> Required work
State only how many lines below include the string "cells".

> Provided entries
==================================================

Context: an optimization exercise on an open-source flow, tuned for small area. The choices shown serve that exercise and are no tape-out recipe. Only simulation tests tie the RTL to the original design; equivalence was not proved. Power figures rest on the tool's default switching activity, not on a simulated workload. The flow treats the clock pin as an ideal source, which a real chip does not have.

==> flow/design.v <==
module pe_relay_store #(
    parameter int WIDTH = 132
) (
    input  logic             clk,
    input  logic [WIDTH-1:0] i_data,
    input  logic             i_sel_h,
    input  logic             i_sel_in,
    input  logic             i_sel_t0,
    input  logic             i_sel_t1,
    input  logic             i_sel_t2,
    input  logic             i_we0,
    input  logic             i_we1,
    input  logic             i_we2,
    input  logic             i_keep0,
    input  logic             i_keep1,
    input  logic             i_keep2,
    output logic [WIDTH-1:0] o_head
);
    logic [WIDTH-1:0] r_head;
    logic [WIDTH-1:0] r_t0, r_t1, r_t2;
    always_ff @(posedge clk) begin
        r_head <= (r_head & {WIDTH{i_sel_h}})
                | (i_data & {WIDTH{i_sel_in}})
                | (r_t0   & {WIDTH{i_sel_t0}})
                | (r_t1   & {WIDTH{i_sel_t1}})
                | (r_t2   & {WIDTH{i_sel_t2}});
    end
    always_ff @(posedge clk) begin
        r_t0 <= (i_data & {WIDTH{i_we0}}) | (r_t0 & {WIDTH{i_keep0}});
        r_t1 <= (i_data & {WIDTH{i_we1}}) | (r_t1 & {WIDTH{i_keep1}});
        r_t2 <= (i_data & {WIDTH{i_we2}}) | (r_t2 & {WIDTH{i_keep2}});
    end
    assign o_head = r_head;
endmodule
module pe_relay_chan #(
    parameter int WIDTH    = 132,
    parameter int CNT_BITS = 3
) (
    input  logic                clk,
    input  logic                reset,
    input  logic                i_run,
    input  logic [WIDTH-1:0]    i_data,
    input  logic                i_valid,
    output logic                o_ready,
    output logic [WIDTH-1:0]    o_data,
    output logic                o_valid,
    input  logic                i_ready,
    output logic [CNT_BITS-1:0] o_count
);
    logic [WIDTH-1:0]    w_head;
    logic [CNT_BITS-1:0] r_count;
    logic [1:0]          r_rp;       
    logic [1:0]          r_wp;       
    logic w_empty, w_one, w_full;
    logic w_ready, w_valid, w_push, w_pop;
    logic w_head_in, w_head_tail, w_tail_wr;
    logic w_sel_h, w_sel_in, w_sel_t0, w_sel_t1, w_sel_t2;
    logic w_we0, w_we1, w_we2;
    always_comb begin
        w_empty = (r_count == 3'd0);
        w_one   = (r_count == 3'd1);
        w_full  = r_count[2];
        w_ready = i_run && !w_full;
        w_valid = i_run && !w_empty;
        w_push  = i_valid && w_ready;
        w_pop   = w_valid && i_ready;
        w_head_in   = w_push && (w_empty || (w_one && w_pop));
        w_head_tail = w_pop && !w_empty && !w_one;
        w_tail_wr   = w_push && !w_head_in;
        w_sel_in = !reset && w_head_in;
        w_sel_t0 = !reset && w_head_tail && (r_rp == 2'd0);
        w_sel_t1 = !reset && w_head_tail && (r_rp == 2'd1);
        w_sel_t2 = !reset && w_head_tail && (r_rp == 2'd2);
        w_sel_h  = !reset && !w_head_in && !w_head_tail;
        w_we0 = !reset && w_tail_wr && (r_wp == 2'd0);
        w_we1 = !reset && w_tail_wr && (r_wp == 2'd1);
        w_we2 = !reset && w_tail_wr && (r_wp == 2'd2);
    end
    pe_relay_store #(.WIDTH(WIDTH)) u_store (
        .clk(clk), .i_data(i_data),
        .i_sel_h(w_sel_h), .i_sel_in(w_sel_in),
        .i_sel_t0(w_sel_t0), .i_sel_t1(w_sel_t1), .i_sel_t2(w_sel_t2),
        .i_we0(w_we0), .i_we1(w_we1), .i_we2(w_we2),
        .i_keep0(!w_we0), .i_keep1(!w_we1), .i_keep2(!w_we2),
        .o_head(w_head)
    );
    always_ff @(posedge clk) begin
        if (reset) begin
            r_count <= 3'd0;
            r_rp    <= 2'd0;
            r_wp    <= 2'd0;
        end else begin
            if (w_tail_wr)   r_wp <= (r_wp == 2'd2) ? 2'd0 : r_wp + 2'd1;
            if (w_head_tail) r_rp <= (r_rp == 2'd2) ? 2'd0 : r_rp + 2'd1;
            case ({w_push, w_pop})
                2'b10:   r_count <= r_count + 3'd1;
                2'b01:   r_count <= r_count - 3'd1;
                default: r_count <= r_count;
            endcase
        end
    end
    always_comb begin
        o_ready = w_ready;
        o_valid = w_valid;
        o_data  = w_head;
        o_count = r_count;
    end
endmodule
module pe_relay_fifo3 #(
    parameter int EAST_WIDTH  = 132,
    parameter int NORTH_WIDTH = 164,
    parameter int SOUTH_WIDTH = 164,
    parameter int DEPTH       = 4,
    parameter int CNT_BITS    = $clog2(DEPTH) + 1
) (
    input  logic                   clk,
    input  logic                   reset,
    input  logic                   ap_start,
    input  logic [EAST_WIDTH-1:0]  in_from_east,
    input  logic                   in_east_valid,
    output logic                   in_east_ready,
    output logic [EAST_WIDTH-1:0]  out_to_east,
    output logic                   out_east_valid,
    input  logic                   out_east_ready,
    input  logic [NORTH_WIDTH-1:0] in_from_north,
    input  logic                   in_north_valid,
    output logic                   in_north_ready,
    output logic [NORTH_WIDTH-1:0] out_to_north,
    output logic                   out_north_valid,
    input  logic                   out_north_ready,
    input  logic [SOUTH_WIDTH-1:0] in_from_south,
    input  logic                   in_south_valid,
    output logic                   in_south_ready,
    output logic [SOUTH_WIDTH-1:0] out_to_south,
    output logic                   out_south_valid,
    input  logic                   out_south_ready,
    output logic [CNT_BITS-1:0]    east_count,
    output logic [CNT_BITS-1:0]    north_count,
    output logic [CNT_BITS-1:0]    south_count,
    output logic                   busy
);
    logic [CNT_BITS-1:0] w_east_count;
    logic [CNT_BITS-1:0] w_north_count;
    logic [CNT_BITS-1:0] w_south_count;
    pe_relay_chan #(.WIDTH(EAST_WIDTH), .CNT_BITS(CNT_BITS)) u_east (
        .clk(clk), .reset(reset), .i_run(ap_start),
        .i_data(in_from_east), .i_valid(in_east_valid), .o_ready(in_east_ready),
        .o_data(out_to_east), .o_valid(out_east_valid), .i_ready(out_east_ready),
        .o_count(w_east_count)
    );
    pe_relay_chan #(.WIDTH(NORTH_WIDTH), .CNT_BITS(CNT_BITS)) u_north (
        .clk(clk), .reset(reset), .i_run(ap_start),
        .i_data(in_from_north), .i_valid(in_north_valid), .o_ready(in_north_ready),
        .o_data(out_to_north), .o_valid(out_north_valid), .i_ready(out_north_ready),
        .o_count(w_north_count)
    );
    pe_relay_chan #(.WIDTH(SOUTH_WIDTH), .CNT_BITS(CNT_BITS)) u_south (
        .clk(clk), .reset(reset), .i_run(ap_start),
        .i_data(in_from_south), .i_valid(in_south_valid), .o_ready(in_south_ready),
        .o_data(out_to_south), .o_valid(out_south_valid), .i_ready(out_south_ready),
        .o_count(w_south_count)
    );
    always_comb begin
        east_count  = w_east_count;
        north_count = w_north_count;
        south_count = w_south_count;
        busy        = (w_east_count != {CNT_BITS{1'b0}}) ||
                      (w_north_count != {CNT_BITS{1'b0}}) ||
                      (w_south_count != {CNT_BITS{1'b0}});
    end
endmodule
==> flow/config.mk <==
export PLATFORM = sky130hd
export DESIGN_NAME = pe_relay_fifo3
export DESIGN_NICKNAME = pe_relay_fifo3
export VERILOG_FILES = /design/flow/design.v
export SDC_FILE = /design/flow/constraint.sdc
export NUM_CORES = 4
export LEC_CHECK = 0
export CAP_MARGIN = 20
export CORE_MARGIN = 2
export CORE_UTILIZATION = 40
export SLEW_MARGIN = 20
export SYNTH_HIERARCHICAL = 1
==> flow/constraint.sdc <==
create_clock -name core_clock -period 5.0 [get_ports {clk}]
set_input_delay 1.0000 -clock core_clock [delete_from_list [all_inputs] [get_ports {clk}]]
set_output_delay 1.0000 -clock core_clock [all_outputs]
set_load 0.01 [all_outputs]
standard.sh (not shown) runs the stock make flow with config.mk's settings and CLKGATE_MAP_FILE= SYNTH_SCRIPT=/design/flow/synth_recipe.tcl, a recipe that flattens the netlist after the stock synthesis.
==> flow/flow/run.sh <==
#!/bin/bash
# Standard ORFS layout (standard synthesis included) with the smallest
# buffer on every port and a clock tree of clkbuf_8 clusters without dummy loads.
set -euo pipefail
export BUFFER_PORTS_ARGS="-buffer_cell sky130_fd_sc_hd__buf_1"
export CTS_ARGS="-sink_clustering_enable -repair_clock_nets -dont_use_dummy_load -buf_list {sky130_fd_sc_hd__clkbuf_8} -sink_clustering_size 15 -sink_clustering_max_diameter 80"
bash standard.sh finish > standard_flow.log 2>&1
The baseline completed without violations.
Then changed:
==> flow/flow/run.sh (replaced) <==
#!/bin/bash
# Standard ORFS layout (standard synthesis included) with the smallest
# buffer on every port and a clock tree of clkbuf_16 clusters without dummy loads.
set -euo pipefail
export BUFFER_PORTS_ARGS="-buffer_cell sky130_fd_sc_hd__buf_1"
export CTS_ARGS="-sink_clustering_enable -repair_clock_nets -dont_use_dummy_load -buf_list {sky130_fd_sc_hd__clkbuf_16} -sink_clustering_size 30 -sink_clustering_max_diameter 120"
bash standard.sh finish > standard_flow.log 2>&1
--- a/flow/config.mk
+++ b/flow/config.mk
@@ -9,3 +9,3 @@
 export CORE_MARGIN = 2
-export CORE_UTILIZATION = 40
+export CORE_UTILIZATION = 70
 export SLEW_MARGIN = 20
Outcome: Die area decreases by well over a third. Routed wire length decreases by a few percent. Synthesized cell count does not change. Worst setup slack gets better by 0.59 ns. Cell count decreases by roughly a tenth.
Then changed:
--- a/flow/config.mk
+++ b/flow/config.mk
@@ -9,3 +9,3 @@
 export CORE_MARGIN = 2
-export CORE_UTILIZATION = 70
+export CORE_UTILIZATION = 55
 export SLEW_MARGIN = 20
Outcome:
- The new run passed the timing, DRC and antenna checks
- count of clock-buffer cells in the layout is unchanged
- area after synthesis stays the same
- clock power is higher by about 1%
- worst setup slack is worse by 0.16 ns

==> port drivers added, routing unchanged <==
How much do the figures lean on ideal ports? The routed layouts below were timed once more, with nothing changed but the port constraints.
Step 1 (the two cells are an assumption about what drives the block):
set clk [get_ports {clk}]
set_driving_cell -lib_cell sky130_fd_sc_hd__clkbuf_16 $clk
set_driving_cell -lib_cell sky130_fd_sc_hd__buf_2 [delete_from_list [all_inputs] $clk]
Step 2 moves the port delays by t, midway between the first and last clock arrival at a register: inputs arrive t later, outputs are due t later. That takes back most of the time a late clock gives input paths.
Three values: ideal ports, drivers, drivers and shift; two values: the first two.
| run | shift t [ns] | setup WS [ns] | worst data-port slew with drivers (ns) |
|---|---|---|---|
| the first run | 0.895 | 1.067 / 0.989 / 1.173 | 0.28 |
| the second run | 0.726 | 1.655 / 1.611 / 1.038 | 0.21 |
| the third run | 0.743 | 1.495 / 1.416 / 1.130 | 0.19 |
After both steps setup and hold are still met in every run listed. The setup slack of the second run, which loses most, moves by -0.044 ns with the drivers and by -0.617 ns with both steps.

==================================================

> Solution for this task
2